→ **Directions**: Starting with the line that contains "a tool error" and stopping after the line that contains "set_input_delay 5.5200 -clock", return each line below exactly as written, with no others.

__________

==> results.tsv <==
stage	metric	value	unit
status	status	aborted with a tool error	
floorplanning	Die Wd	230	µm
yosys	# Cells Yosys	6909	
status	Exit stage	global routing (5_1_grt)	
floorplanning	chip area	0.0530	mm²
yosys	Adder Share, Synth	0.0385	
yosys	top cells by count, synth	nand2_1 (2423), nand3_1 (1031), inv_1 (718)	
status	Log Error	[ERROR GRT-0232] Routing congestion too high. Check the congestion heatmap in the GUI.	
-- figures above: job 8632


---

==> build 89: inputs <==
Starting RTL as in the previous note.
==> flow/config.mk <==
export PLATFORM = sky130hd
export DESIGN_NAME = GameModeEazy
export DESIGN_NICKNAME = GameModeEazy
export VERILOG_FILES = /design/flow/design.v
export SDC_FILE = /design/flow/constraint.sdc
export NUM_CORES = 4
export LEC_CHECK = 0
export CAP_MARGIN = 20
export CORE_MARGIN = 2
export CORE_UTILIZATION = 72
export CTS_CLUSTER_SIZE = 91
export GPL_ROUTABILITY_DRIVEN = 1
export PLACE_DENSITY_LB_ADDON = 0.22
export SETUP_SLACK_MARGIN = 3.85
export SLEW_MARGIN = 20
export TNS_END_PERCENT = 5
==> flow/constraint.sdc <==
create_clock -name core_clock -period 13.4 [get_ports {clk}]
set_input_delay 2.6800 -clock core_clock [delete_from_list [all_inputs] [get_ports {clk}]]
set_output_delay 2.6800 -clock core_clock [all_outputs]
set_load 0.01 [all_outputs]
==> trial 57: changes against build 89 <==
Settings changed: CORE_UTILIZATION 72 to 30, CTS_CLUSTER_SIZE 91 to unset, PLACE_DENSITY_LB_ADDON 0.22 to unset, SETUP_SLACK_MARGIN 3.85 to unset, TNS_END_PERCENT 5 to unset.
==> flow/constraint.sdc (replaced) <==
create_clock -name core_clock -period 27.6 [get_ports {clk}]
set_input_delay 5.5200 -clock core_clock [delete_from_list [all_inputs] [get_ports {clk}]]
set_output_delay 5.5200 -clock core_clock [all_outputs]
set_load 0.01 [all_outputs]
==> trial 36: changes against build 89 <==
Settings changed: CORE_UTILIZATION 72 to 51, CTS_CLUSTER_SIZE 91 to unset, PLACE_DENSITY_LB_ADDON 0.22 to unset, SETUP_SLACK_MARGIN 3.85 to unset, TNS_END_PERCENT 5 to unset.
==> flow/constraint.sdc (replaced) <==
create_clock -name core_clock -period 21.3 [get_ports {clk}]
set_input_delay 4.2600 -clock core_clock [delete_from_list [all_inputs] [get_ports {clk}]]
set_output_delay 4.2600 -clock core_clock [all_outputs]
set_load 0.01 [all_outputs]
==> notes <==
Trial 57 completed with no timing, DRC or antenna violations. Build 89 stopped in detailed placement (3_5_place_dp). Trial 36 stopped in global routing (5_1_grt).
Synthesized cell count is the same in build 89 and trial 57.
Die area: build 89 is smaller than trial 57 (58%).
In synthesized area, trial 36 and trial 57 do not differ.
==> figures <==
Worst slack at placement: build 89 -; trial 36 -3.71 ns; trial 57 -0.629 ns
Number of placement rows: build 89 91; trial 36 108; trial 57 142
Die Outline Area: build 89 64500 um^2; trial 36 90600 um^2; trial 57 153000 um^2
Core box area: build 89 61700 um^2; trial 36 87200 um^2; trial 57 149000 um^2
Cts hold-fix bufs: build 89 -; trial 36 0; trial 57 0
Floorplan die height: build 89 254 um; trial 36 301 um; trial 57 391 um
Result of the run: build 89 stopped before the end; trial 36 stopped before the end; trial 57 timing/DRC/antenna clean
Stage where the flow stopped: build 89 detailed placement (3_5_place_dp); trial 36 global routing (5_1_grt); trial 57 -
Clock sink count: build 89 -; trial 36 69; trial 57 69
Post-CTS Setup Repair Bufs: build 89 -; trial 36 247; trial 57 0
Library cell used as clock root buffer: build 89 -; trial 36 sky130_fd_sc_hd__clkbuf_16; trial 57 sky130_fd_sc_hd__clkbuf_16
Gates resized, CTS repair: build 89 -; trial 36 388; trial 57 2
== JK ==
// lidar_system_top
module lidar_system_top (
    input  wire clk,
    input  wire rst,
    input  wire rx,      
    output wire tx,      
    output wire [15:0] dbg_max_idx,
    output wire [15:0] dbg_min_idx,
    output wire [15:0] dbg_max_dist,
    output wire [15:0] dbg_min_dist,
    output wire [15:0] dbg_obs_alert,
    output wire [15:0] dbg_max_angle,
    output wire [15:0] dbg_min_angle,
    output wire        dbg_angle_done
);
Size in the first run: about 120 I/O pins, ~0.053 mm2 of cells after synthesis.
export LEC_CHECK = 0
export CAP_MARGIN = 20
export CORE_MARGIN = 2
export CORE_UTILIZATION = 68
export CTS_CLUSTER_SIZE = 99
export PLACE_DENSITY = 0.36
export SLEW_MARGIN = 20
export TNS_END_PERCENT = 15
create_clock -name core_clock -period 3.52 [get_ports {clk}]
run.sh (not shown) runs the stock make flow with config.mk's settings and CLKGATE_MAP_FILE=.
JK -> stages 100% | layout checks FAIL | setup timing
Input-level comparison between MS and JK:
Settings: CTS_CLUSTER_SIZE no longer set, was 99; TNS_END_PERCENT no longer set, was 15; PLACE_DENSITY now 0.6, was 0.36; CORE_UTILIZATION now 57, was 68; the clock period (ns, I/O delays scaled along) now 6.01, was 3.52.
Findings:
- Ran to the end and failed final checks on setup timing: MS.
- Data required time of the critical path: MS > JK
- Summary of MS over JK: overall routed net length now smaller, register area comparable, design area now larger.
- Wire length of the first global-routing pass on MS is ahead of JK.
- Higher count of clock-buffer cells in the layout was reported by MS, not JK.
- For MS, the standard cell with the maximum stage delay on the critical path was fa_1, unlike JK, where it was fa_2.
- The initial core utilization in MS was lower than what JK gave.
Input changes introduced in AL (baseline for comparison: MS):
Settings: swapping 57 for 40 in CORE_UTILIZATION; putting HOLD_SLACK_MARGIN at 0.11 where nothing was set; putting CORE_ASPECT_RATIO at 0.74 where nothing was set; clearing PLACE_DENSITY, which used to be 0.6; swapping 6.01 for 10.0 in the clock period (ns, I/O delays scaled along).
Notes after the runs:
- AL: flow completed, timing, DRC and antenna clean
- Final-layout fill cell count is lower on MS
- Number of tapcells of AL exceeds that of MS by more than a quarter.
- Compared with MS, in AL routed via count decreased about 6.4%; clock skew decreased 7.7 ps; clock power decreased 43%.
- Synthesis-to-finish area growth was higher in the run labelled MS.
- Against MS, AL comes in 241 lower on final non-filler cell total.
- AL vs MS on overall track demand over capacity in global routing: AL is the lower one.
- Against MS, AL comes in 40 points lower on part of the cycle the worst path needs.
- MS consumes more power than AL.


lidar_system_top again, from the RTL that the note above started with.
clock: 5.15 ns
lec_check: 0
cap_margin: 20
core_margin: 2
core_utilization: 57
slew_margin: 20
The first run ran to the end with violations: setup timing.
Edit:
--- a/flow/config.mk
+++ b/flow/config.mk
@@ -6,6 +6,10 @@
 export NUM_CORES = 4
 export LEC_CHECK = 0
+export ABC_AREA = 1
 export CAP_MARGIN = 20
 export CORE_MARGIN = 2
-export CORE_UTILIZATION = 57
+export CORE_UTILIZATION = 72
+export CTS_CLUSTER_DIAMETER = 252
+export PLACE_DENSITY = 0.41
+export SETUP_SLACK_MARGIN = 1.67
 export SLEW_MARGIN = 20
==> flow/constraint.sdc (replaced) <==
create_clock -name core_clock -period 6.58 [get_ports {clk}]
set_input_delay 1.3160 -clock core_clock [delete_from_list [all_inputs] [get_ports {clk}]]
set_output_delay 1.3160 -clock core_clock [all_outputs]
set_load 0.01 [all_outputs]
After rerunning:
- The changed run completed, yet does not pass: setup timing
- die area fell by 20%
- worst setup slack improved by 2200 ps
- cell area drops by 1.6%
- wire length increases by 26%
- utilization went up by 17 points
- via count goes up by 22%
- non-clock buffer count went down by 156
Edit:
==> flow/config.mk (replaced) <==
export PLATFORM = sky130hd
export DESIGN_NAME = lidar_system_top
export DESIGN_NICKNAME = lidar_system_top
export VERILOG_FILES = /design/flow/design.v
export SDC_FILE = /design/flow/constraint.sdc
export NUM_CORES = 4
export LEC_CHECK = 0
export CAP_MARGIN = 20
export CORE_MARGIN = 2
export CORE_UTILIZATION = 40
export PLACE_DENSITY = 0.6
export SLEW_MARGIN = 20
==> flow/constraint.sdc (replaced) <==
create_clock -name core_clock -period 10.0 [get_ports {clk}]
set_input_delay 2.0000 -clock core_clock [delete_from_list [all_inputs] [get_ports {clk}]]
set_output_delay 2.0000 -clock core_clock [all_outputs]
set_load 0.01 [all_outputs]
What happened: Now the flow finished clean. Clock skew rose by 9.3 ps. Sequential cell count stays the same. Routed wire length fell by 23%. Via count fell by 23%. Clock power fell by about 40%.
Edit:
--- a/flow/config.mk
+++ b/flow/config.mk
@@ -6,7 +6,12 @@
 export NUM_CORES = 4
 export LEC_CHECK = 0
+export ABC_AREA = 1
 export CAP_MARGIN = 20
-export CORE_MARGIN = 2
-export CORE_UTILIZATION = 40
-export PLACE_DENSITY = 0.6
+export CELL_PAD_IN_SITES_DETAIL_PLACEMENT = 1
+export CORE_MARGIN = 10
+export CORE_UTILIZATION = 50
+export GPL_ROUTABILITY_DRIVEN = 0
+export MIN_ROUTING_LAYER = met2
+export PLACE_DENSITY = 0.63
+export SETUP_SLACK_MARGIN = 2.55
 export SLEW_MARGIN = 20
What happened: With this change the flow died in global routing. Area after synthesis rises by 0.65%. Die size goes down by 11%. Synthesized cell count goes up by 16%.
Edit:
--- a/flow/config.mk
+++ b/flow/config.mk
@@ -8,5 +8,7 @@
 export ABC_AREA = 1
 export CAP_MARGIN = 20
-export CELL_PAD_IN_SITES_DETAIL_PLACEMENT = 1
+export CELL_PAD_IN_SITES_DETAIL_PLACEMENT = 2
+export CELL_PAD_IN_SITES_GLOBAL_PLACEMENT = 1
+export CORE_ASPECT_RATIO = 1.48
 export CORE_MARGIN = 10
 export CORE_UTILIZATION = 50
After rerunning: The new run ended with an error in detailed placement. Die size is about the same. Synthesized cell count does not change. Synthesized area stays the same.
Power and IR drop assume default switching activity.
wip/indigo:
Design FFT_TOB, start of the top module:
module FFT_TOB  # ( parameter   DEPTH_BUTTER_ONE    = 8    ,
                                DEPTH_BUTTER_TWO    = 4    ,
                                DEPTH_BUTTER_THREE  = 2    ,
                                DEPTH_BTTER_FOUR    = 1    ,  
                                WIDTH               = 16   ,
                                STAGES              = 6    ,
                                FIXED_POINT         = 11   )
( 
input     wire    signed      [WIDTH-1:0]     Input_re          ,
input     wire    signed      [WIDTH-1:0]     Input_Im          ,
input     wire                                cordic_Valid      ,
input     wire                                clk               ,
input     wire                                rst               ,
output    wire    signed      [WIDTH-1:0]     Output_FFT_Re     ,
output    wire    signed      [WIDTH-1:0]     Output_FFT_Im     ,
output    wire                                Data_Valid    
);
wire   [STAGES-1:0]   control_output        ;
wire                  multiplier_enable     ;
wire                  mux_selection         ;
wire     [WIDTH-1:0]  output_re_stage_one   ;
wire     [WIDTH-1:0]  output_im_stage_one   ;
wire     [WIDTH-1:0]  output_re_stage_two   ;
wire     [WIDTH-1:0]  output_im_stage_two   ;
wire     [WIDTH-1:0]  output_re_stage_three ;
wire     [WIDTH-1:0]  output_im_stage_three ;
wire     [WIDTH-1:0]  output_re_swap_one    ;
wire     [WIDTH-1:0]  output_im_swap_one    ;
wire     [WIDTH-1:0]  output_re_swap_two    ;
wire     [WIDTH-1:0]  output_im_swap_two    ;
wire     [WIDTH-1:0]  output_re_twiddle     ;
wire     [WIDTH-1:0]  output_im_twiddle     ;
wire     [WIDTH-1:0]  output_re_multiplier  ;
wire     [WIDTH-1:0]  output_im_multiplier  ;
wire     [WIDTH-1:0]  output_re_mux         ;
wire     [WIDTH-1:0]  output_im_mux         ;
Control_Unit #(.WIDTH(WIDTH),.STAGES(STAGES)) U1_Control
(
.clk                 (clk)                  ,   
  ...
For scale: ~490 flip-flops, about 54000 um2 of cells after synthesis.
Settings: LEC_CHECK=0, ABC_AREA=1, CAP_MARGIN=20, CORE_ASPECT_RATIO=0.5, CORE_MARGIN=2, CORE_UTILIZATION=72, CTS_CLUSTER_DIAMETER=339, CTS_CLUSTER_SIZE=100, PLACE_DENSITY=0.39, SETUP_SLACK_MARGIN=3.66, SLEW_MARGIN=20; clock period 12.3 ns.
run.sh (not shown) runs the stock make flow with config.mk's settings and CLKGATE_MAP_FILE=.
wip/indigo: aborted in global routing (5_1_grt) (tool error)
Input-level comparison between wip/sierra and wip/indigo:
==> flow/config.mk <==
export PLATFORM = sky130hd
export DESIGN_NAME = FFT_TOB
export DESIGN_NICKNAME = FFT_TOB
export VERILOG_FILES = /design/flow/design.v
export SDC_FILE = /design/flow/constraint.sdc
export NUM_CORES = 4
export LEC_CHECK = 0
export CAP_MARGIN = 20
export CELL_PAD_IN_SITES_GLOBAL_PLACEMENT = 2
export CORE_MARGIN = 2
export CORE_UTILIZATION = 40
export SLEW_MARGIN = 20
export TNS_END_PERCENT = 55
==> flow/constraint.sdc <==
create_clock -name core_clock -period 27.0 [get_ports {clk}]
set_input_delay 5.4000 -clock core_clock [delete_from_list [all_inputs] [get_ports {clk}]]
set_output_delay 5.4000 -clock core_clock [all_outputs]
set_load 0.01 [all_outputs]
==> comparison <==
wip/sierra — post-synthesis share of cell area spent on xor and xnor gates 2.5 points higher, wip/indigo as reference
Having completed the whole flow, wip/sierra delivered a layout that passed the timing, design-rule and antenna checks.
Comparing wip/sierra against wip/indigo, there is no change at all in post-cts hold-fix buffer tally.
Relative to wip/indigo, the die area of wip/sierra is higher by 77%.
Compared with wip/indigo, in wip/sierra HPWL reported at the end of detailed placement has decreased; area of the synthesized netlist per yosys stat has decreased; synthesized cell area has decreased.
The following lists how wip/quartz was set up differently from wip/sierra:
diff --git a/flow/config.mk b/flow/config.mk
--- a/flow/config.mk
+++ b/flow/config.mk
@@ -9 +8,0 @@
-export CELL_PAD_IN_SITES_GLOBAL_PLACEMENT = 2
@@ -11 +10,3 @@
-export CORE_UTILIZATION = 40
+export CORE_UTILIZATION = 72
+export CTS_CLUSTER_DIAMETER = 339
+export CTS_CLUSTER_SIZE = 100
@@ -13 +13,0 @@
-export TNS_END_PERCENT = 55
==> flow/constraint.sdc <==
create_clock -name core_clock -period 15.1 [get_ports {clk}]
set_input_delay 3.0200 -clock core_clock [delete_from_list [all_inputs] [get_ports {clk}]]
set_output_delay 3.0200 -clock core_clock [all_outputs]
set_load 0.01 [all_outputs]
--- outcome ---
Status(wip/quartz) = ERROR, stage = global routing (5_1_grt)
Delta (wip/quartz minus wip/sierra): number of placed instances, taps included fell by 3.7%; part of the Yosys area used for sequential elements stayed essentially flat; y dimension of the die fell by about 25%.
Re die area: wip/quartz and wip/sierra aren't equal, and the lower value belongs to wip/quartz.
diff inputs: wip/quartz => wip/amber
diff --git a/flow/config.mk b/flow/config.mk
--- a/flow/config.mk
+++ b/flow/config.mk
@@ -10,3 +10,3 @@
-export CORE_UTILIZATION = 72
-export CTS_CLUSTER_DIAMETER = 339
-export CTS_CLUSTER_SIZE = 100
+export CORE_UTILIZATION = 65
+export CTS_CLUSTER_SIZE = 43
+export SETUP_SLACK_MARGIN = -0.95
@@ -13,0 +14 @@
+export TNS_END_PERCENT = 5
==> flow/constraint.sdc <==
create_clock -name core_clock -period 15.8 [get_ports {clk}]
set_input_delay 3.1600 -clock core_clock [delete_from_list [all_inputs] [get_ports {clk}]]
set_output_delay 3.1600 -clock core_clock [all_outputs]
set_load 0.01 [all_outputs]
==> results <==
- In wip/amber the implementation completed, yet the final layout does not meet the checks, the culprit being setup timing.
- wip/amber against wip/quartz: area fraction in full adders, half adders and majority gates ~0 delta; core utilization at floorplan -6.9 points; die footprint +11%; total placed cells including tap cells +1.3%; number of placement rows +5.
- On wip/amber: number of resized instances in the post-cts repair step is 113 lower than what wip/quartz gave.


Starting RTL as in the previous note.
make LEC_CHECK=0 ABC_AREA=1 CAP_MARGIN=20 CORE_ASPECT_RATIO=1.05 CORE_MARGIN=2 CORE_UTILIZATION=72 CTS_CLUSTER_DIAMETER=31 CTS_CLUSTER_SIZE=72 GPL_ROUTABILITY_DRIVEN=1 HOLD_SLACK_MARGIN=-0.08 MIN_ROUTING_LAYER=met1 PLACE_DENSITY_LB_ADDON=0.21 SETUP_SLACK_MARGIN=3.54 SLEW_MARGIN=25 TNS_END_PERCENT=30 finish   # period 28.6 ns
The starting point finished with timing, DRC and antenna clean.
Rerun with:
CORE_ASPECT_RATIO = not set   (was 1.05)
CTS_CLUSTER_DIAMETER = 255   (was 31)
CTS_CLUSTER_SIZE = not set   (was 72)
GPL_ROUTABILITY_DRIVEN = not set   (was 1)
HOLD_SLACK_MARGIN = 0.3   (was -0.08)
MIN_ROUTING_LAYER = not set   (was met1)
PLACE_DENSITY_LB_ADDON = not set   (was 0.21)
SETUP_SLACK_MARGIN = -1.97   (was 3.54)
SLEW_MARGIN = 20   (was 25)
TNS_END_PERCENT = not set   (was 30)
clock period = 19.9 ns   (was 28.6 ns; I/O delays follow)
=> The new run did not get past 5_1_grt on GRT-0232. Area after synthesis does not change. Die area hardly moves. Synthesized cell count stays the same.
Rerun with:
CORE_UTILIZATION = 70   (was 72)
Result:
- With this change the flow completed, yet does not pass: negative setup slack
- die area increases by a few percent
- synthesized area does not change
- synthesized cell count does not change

__________

→ **Response to this task**:
status	status	aborted with a tool error	
floorplanning	Die Wd	230	µm
yosys	# Cells Yosys	6909	
status	Exit stage	global routing (5_1_grt)	
floorplanning	chip area	0.0530	mm²
yosys	Adder Share, Synth	0.0385	
yosys	top cells by count, synth	nand2_1 (2423), nand3_1 (1031), inv_1 (718)	
status	Log Error	[ERROR GRT-0232] Routing congestion too high. Check the congestion heatmap in the GUI.	
-- figures above: job 8632


---

==> build 89: inputs <==
Starting RTL as in the previous note.
==> flow/config.mk <==
export PLATFORM = sky130hd
export DESIGN_NAME = GameModeEazy
export DESIGN_NICKNAME = GameModeEazy
export VERILOG_FILES = /design/flow/design.v
export SDC_FILE = /design/flow/constraint.sdc
export NUM_CORES = 4
export LEC_CHECK = 0
export CAP_MARGIN = 20
export CORE_MARGIN = 2
export CORE_UTILIZATION = 72
export CTS_CLUSTER_SIZE = 91
export GPL_ROUTABILITY_DRIVEN = 1
export PLACE_DENSITY_LB_ADDON = 0.22
export SETUP_SLACK_MARGIN = 3.85
export SLEW_MARGIN = 20
export TNS_END_PERCENT = 5
==> flow/constraint.sdc <==
create_clock -name core_clock -period 13.4 [get_ports {clk}]
set_input_delay 2.6800 -clock core_clock [delete_from_list [all_inputs] [get_ports {clk}]]
set_output_delay 2.6800 -clock core_clock [all_outputs]
set_load 0.01 [all_outputs]
==> trial 57: changes against build 89 <==
Settings changed: CORE_UTILIZATION 72 to 30, CTS_CLUSTER_SIZE 91 to unset, PLACE_DENSITY_LB_ADDON 0.22 to unset, SETUP_SLACK_MARGIN 3.85 to unset, TNS_END_PERCENT 5 to unset.
==> flow/constraint.sdc (replaced) <==
create_clock -name core_clock -period 27.6 [get_ports {clk}]
set_input_delay 5.5200 -clock core_clock [delete_from_list [all_inputs] [get_ports {clk}]]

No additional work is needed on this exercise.